Lo que sentí durante esa espléndida jornada fue la potencia de lo que viene desplegándose, con idas y vueltas, en el país. En este caso, lo que se ponía sobre la mesa de discusión era, tal vez, lo más difícil de explicitar, aquello que desde los orígenes nos acompaña pero que ha sido astutamente relegado y silenciado para impedir, precisamente, que se interpelara a uno de los poderes económicos centrales de nuestra sociedad. Las intervenciones no hablaban sólo de la extranjerización de la tierra (tema no menor y de relevante significación para defender un patrimonio del conjunto de los argentinos en estas épocas de voraces capitales que buscan apropiarse de riquezas no renovables), sino que también, como consecuencia natural, se extendían hacia el avance de los agronegocios concentrados que tienden, en primera instancia, a expulsar a los campesinos lanzándolos a engrosar los cinturones de pobreza de las grandes ciudades y a quebrarles el espinazo a la biodiversidad, a la proliferación de cultivos y a la sustentabilidad, a largo plazo, de la producción agrícola para reemplazarla por fenómenos de monocultivo asociados, la mayoría de ellos, al uso a destajo de agroquímicos.

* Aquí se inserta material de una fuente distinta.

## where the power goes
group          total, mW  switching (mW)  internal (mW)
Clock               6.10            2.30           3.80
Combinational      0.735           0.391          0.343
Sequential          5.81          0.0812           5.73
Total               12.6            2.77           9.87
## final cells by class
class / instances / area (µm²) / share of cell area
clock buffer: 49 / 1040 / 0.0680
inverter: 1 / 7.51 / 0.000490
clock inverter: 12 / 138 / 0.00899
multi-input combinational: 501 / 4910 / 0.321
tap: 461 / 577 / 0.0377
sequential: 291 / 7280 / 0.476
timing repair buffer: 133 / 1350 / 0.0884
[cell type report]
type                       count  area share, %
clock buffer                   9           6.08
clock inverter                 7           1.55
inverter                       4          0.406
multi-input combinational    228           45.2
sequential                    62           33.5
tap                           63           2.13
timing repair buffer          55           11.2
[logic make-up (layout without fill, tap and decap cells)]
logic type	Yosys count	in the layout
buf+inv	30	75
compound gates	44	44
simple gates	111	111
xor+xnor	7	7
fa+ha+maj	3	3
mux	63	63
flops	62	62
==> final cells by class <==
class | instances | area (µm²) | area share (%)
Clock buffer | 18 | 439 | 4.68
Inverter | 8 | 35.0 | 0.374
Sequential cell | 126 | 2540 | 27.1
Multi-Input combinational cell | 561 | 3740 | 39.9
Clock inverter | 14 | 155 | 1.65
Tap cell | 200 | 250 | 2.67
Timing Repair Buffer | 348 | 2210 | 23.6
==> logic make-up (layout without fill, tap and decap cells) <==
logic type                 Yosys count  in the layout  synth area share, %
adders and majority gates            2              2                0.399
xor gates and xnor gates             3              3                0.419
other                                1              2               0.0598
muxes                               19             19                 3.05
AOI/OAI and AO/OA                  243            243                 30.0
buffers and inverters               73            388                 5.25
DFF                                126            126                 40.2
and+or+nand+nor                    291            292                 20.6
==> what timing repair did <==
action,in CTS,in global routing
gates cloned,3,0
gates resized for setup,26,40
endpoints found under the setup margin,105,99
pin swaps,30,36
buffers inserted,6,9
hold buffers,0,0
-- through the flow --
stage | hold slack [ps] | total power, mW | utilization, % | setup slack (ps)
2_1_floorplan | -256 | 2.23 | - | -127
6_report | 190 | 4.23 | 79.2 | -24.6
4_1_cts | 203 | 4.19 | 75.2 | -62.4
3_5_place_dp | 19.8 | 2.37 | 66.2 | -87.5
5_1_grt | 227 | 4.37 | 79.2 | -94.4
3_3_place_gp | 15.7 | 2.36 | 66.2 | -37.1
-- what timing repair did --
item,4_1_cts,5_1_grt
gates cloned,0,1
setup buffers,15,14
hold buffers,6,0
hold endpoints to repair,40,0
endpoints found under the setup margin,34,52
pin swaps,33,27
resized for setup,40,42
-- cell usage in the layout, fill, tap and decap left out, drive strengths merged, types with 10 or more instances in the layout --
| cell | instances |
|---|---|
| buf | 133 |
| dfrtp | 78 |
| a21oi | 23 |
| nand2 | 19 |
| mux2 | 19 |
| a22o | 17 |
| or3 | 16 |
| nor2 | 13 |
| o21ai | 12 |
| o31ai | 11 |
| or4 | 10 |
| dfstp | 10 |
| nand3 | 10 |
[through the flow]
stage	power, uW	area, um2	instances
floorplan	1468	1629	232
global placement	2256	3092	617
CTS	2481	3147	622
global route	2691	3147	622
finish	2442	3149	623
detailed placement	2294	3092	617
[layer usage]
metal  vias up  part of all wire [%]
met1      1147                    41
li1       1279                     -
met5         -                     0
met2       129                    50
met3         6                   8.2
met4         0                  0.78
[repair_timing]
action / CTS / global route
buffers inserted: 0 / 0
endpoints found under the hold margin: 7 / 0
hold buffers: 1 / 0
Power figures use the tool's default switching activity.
File: src/rtl/hcordic_packet_issuer.sv
`default_nettype none
// ============================================================================
// Module      : hcordic_packet_issuer
// Description : Accepts a CORDIC job, serialises it as seven 16-bit packet
//               words to the HCORDIC pipeline, then waits for the pipeline
//               result (or a timeout) and holds it until the consumer takes it.
// Revision    : 1.0 - initial release
// ============================================================================
module hcordic_packet_issuer #(
  parameter int TIMEOUT = 255
) (
  input  logic        clock,
  input  logic        reset,
  input  logic        job_valid,
  output logic        job_ready,
  input  logic [31:0] job_x,
  input  logic [31:0] job_y,
  input  logic [31:0] job_z,
  input  logic [1:0]  job_mode,
  input  logic        job_operation,
  output logic [15:0] InstructionPacket,
  input  logic [31:0] x_out,
  input  logic [31:0] y_out,
  input  logic [31:0] z_out,
  input  logic        done,
  output logic [31:0] res_x,
  output logic [31:0] res_y,
  output logic [31:0] res_z,
  output logic        res_valid,
  output logic        res_timeout,
  input  logic        res_ready
);

  typedef enum logic [1:0] {
    IDLE   = 2'd0,
    SEND   = 2'd1,
    WAIT   = 2'd2,
    RESULT = 2'd3
  } state_t;

  localparam logic [15:0] c_timeout  = 16'(TIMEOUT);
  localparam logic [2:0]  c_last_idx = 3'd6;

  state_t      r_state;
  state_t      w_next_state;
  logic [2:0]  r_idx;
  logic [15:0] r_cnt;
  logic [31:0] r_x;
  logic [31:0] r_y;
  logic [31:0] r_z;
  logic [1:0]  r_mode;
  logic        r_op;
  logic [15:0] r_packet;
  logic [15:0] w_word;
  logic [31:0] r_res_x;
  logic [31:0] r_res_y;
  logic [31:0] r_res_z;
  logic        r_res_valid;
  logic        r_res_timeout;
  logic        w_timeout_hit;

  assign job_ready         = (r_state == IDLE) && !reset;
  assign InstructionPacket = r_packet;
  assign res_x             = r_res_x;
  assign res_y             = r_res_y;
  assign res_z             = r_res_z;
  assign res_valid         = r_res_valid;
  assign res_timeout       = r_res_timeout;
  assign w_timeout_hit     = (r_cnt == c_timeout);

  // State register.
  always_ff @(posedge clock or posedge reset) begin
    if (reset) r_state <= IDLE;
    else       r_state <= w_next_state;
  end

  // Next-state logic; done outranks the timeout in WAIT.
  always_comb begin
    w_next_state = r_state;
    case (r_state)
      IDLE:    if (job_valid)                 w_next_state = SEND;
      SEND:    if (r_idx == c_last_idx)       w_next_state = WAIT;
      WAIT:    if (done || w_timeout_hit)     w_next_state = RESULT;
      RESULT:  if (r_res_valid && res_ready)  w_next_state = IDLE;
      default:                                w_next_state = IDLE;
    endcase
  end

  // Select the packet word for the current index from the registered job.
  always_comb begin
    w_word = 16'h0000;
    case (r_idx)
      3'd0:    w_word = {4'hA, 9'b0, r_op, r_mode};
      3'd1:    w_word = r_x[31:16];
      3'd2:    w_word = r_x[15:0];
      3'd3:    w_word = r_y[31:16];
      3'd4:    w_word = r_y[15:0];
      3'd5:    w_word = r_z[31:16];
      3'd6:    w_word = r_z[15:0];
      default: w_word = 16'h0000;
    endcase
  end

  // Job capture, packet output, wait counter and result registers.
  always_ff @(posedge clock or posedge reset) begin
    if (reset) begin
      r_idx         <= 3'd0;
      r_cnt         <= 16'd0;
      r_x           <= 32'd0;
      r_y           <= 32'd0;
      r_z           <= 32'd0;
      r_mode        <= 2'd0;
      r_op          <= 1'b0;
      r_packet      <= 16'h0000;
      r_res_x       <= 32'd0;
      r_res_y       <= 32'd0;
      r_res_z       <= 32'd0;
      r_res_valid   <= 1'b0;
      r_res_timeout <= 1'b0;
    end else begin
      r_packet <= (r_state == SEND) ? w_word : 16'h0000;
      case (r_state)
        IDLE: begin
          if (job_valid) begin
            r_x    <= job_x;
            r_y    <= job_y;
            r_z    <= job_z;
            r_mode <= job_mode;
            r_op   <= job_operation;
            r_idx  <= 3'd0;
          end
        end
        SEND: begin
          if (r_idx == c_last_idx) begin
            r_idx <= 3'd0;
            r_cnt <= 16'd0;
          end else begin
            r_idx <= r_idx + 3'd1;
          end
        end
        WAIT: begin
          if (done) begin
            r_res_x       <= x_out;
            r_res_y       <= y_out;
            r_res_z       <= z_out;
            r_res_valid   <= 1'b1;
            r_res_timeout <= 1'b0;
          end else if (w_timeout_hit) begin
            r_res_x       <= 32'd0;
            r_res_y       <= 32'd0;
            r_res_z       <= 32'd0;
            r_res_valid   <= 1'b1;
            r_res_timeout <= 1'b1;
          end else begin
            r_cnt <= r_cnt + 16'd1;
          end
        end
        RESULT: begin
          if (r_res_valid && res_ready) begin
            r_res_valid   <= 1'b0;
            r_res_timeout <= 1'b0;
          end
        end
        default: ;
      endcase
    end
  end

endmodule
`default_nettype wire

Por eso el debate atravesó distintas problemáticas que iban desde lo medioambiental a lo demográfico, de la soberanía alimentaria (que en nuestro país la garantiza la pequeña producción familiar) a la expansión inmisericorde de la frontera sojera, arrocera o forestal, de la concentración de la tierra a la necesidad de garantizar el acceso de los campesinos a títulos de propiedad desde siempre ninguneados por las autoridades por lo general cómplices de los grandes terratenientes. Pero también se habló de tierra y cultura, es decir, de lo que significa sostener la vida de miles de comunidades campesinas que, al ir mermando o literalmente desapareciendo, van dejando detrás de sí tradiciones que se fugan de nuestro presente. Se habló de derechos y se recordó la memoria, antigua y contemporánea, de los luchadores agrarios. Y, claro, lo que sobrevoló el debate fue la certeza de que estamos viviendo un tiempo de apertura y de posibilidades, tiempo atravesado por la reconstrucción de memorias ancestrales, de aquellas que siempre supieron lo que es la injusticia y que hoy se entrelazan con las nuevas demandas de los grandes olvidados, de todos aquellos que han derramado su sudor en los surcos de una patria que busca, de nuevo y con insistencia, ser para todos. El debate por la ley de tierras, así a secas como queriendo expresar todo lo que se guarda en su interior, es un gran paso adelante en el camino de los derechos y de la visibilidad de lo que hasta ahora permanecía invisible.